Тогда можно приступить к преодолению второй ошибки тщеславия. А именно, человек должен приучиться к невысокой оценке того, чего он достиг и что он совершил. Если он силен, то пусть не считает себя сильным; если он умен, то он не должен причислять себя к «самоумнейшим» людям; если он порядочный человек, то пусть он не переоценивает свою добродетель; если он даровит, то пусть познaет меру своего таланта и не воображает, будто он «велик» и «гениален». Почему? И зачем это нужно?

Тот, кто «достиг» и «совершил», тот «успокаивается», погружается в самодовольство и прекращает поиски и борьбу. Кто знает «достаточно», тот прекращает изучение и исследование, не углубляет свой дух, останавливается в своем развитии, начинает повторяться и теряет свои богатства.
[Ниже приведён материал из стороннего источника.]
<file path="config.mk">
export PLATFORM = sky130hd
export DESIGN_NAME = usb_bulk_transactor
export DESIGN_NICKNAME = d
export VERILOG_FILES = /design/src/usb_bulk_pkg.sv /design/src/bulk_state_if.sv /design/src/bulk_transfer_fsm.sv /design/src/data_toggle.sv /design/src/eop_handshake.sv /design/src/turnaround_timer.sv /design/src/tx_stream_mux.sv /design/src/usb_bulk_transactor.sv
export SDC_FILE = /design/constraint.sdc
export NUM_CORES = 1
export LEC_CHECK = 0
export BUFFER_PORTS_ARGS = -buffer_cell sky130_fd_sc_hd__buf_4
export CORE_AREA = 10 10 71 79
export CTS_BUF_LIST = sky130_fd_sc_hd__clkbuf_8
export DETAILED_ROUTE_END_ITERATION = 12
export DIE_AREA = 0 0 81 89
export GPL_ROUTABILITY_DRIVEN = 0
export HOLD_SLACK_MARGIN = 0.1
export PLACE_DENSITY = 0.86
export SYNTH_ARGS = -nofsm -noshare
export SYNTH_HDL_FRONTEND = slang
export SYNTH_SLANG_ARGS = --single-unit
</file>
<file path="constraint.sdc">
create_clock -name clock -period 4.41 [get_ports clock]
set_input_delay 0.882 -clock clock [delete_from_list [all_inputs] [get_ports clock]]
set_output_delay 0.882 -clock clock [all_outputs]
set_load 0.02 [all_outputs]
</file>
<file path="src/rtl/adpll_pkg.sv">
package adpll_pkg;

   ////////////////////
   // Word widths
   ////////////////////
   localparam int FCW_W     = 26;
   localparam int ACC_W     = 27;
   localparam int INT_W     = 12;
   localparam int FRA_W     = 14;
   // Filter output to tuning word scaling
   localparam int OTW_SHIFT = 7;

   // Signed capacitor bank limits
   localparam int L_MAX  = 12;
   localparam int L_MIN  = -13;
   localparam int MS_MAX = 127;
   localparam int MS_MIN = -128;

   typedef logic        [FCW_W-1:0] fcw_t;
   typedef logic        [INT_W-1:0] tdc_word_t;
   typedef logic signed [ACC_W-1:0] acc_t;
   typedef logic signed [7:0]       otw_t;
   typedef logic signed [4:0]       otw_l_t;

   // TEST and TX are decoded but behave like PD
   typedef enum logic [1:0] {
      PD   = 2'd0,
      TEST = 2'd1,
      RX   = 2'd2,
      TX   = 2'd3
   } adpll_mode_t;

   typedef enum logic [2:0] {
      IDLE = 3'd0,
      PU   = 3'd1,
      C_L  = 3'd2,
      C_M  = 3'd3,
      C_S  = 3'd4
   } acq_state_t;

   typedef struct packed {
      logic [3:0] alpha_l;
      logic [3:0] alpha_m;
      logic [3:0] alpha_s;
      logic [3:0] beta;     // zero turns the integral path off
      logic [2:0] lambda;
      logic [1:0] iir_n;
   } filter_cfg_t;

   typedef struct packed {
      otw_l_t c_l;
      otw_t   c_m;
      otw_t   c_s;
   } dco_words_t;

   typedef struct packed {
      logic dco_pd;
      logic tdc_pd;
      logic tdc_pd_inj;
   } pwr_ctrl_t;

endpackage

</file>
<file path="src/rtl/lock_detector.sv">
`timescale 1ns/1ps

module lock_detector
   import adpll_pkg::*;
#(
   parameter int LOCK_COUNT_FINE   = 15,
   parameter int LOCK_COUNT_COARSE = 8
) (
   input  logic       clk,
   input  logic       rst_accum_all,
   input  logic       en,
   input  logic       lock_clear,
   input  logic       lock_enable,
   input  acq_state_t state,
   input  otw_t       otw,
   output logic       lock_detect,
   output otw_t       lock_word
);

   otw_t cand1_q, cand2_q, cand1_n, cand2_n;
   otw_t lock_word_n;
   logic [4:0] cnt1_q, cnt2_q, cnt1_n, cnt2_n;
   logic [4:0] thr;
   logic lock_n;

   // Coarse bank settles on fewer repeats
   assign thr = (state == C_L) ? 5'(LOCK_COUNT_COARSE) : 5'(LOCK_COUNT_FINE);

   always_comb begin
      cand1_n     = cand1_q;
      cand2_n     = cand2_q;
      cnt1_n      = cnt1_q;
      cnt2_n      = cnt2_q;
      lock_n      = lock_detect;
      lock_word_n = lock_word;
      if (otw == cand1_q) begin
         cnt1_n = cnt1_q + 5'd1;
         if (cnt1_n == thr) begin
            lock_n      = 1'b1;
            lock_word_n = cand1_q;
         end
      end else if (otw == cand2_q) begin
         cnt2_n = cnt2_q + 5'd1;
         if (cnt2_n == thr) begin
            lock_n      = 1'b1;
            lock_word_n = cand2_q;
         end
      end else begin
         // New word pushes the older candidate down
         cand1_n = otw;
         cnt1_n  = 5'd1;
         cand2_n = cand1_q;
         cnt2_n  = cnt1_q;
      end
   end

   always_ff @(posedge clk) begin
      if (rst_accum_all || (en && lock_clear)) begin
         cand1_q     <= '1;
         cand2_q     <= '1;
         cnt1_q      <= '0;
         cnt2_q      <= '0;
         lock_detect <= 1'b0;
         lock_word   <= '1;
      end else if (en && lock_enable && !lock_detect) begin
         cand1_q     <= cand1_n;
         cand2_q     <= cand2_n;
         cnt1_q      <= cnt1_n;
         cnt2_q      <= cnt2_n;
         lock_detect <= lock_n;
         lock_word   <= lock_word_n;
      end
   end

endmodule

</file>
Всеведущий «знаток» дошел до своего предела и начинает отставать. Он забыл главное, именно что Божий Предмет – беспределен во всех отношениях и смыслах и что человек есть лишь скромный ученик этого Предмета. Кто достиг «совершенства», для того уже не может быть правил и запретов, и завтра он разрешит себе все. «Безошибочный» не увидит ни своих слабостей, ни своих ошибок. Высокоумный человек и не подозревает того, что завтра появится сверхумный, который поставит его в положение глупца и повергнет его в смущение и растерянность. А талантливый художник, который вообразит себя гениальным мастером, – быстро прекратит свою внутреннюю работу, снизит свою требовательность, утратит драгоценное и воспитывающее недовольство собою и сам не заметит, как создаст завтра ничтожное творение, над которым все будут подсмеиваться исподтишка.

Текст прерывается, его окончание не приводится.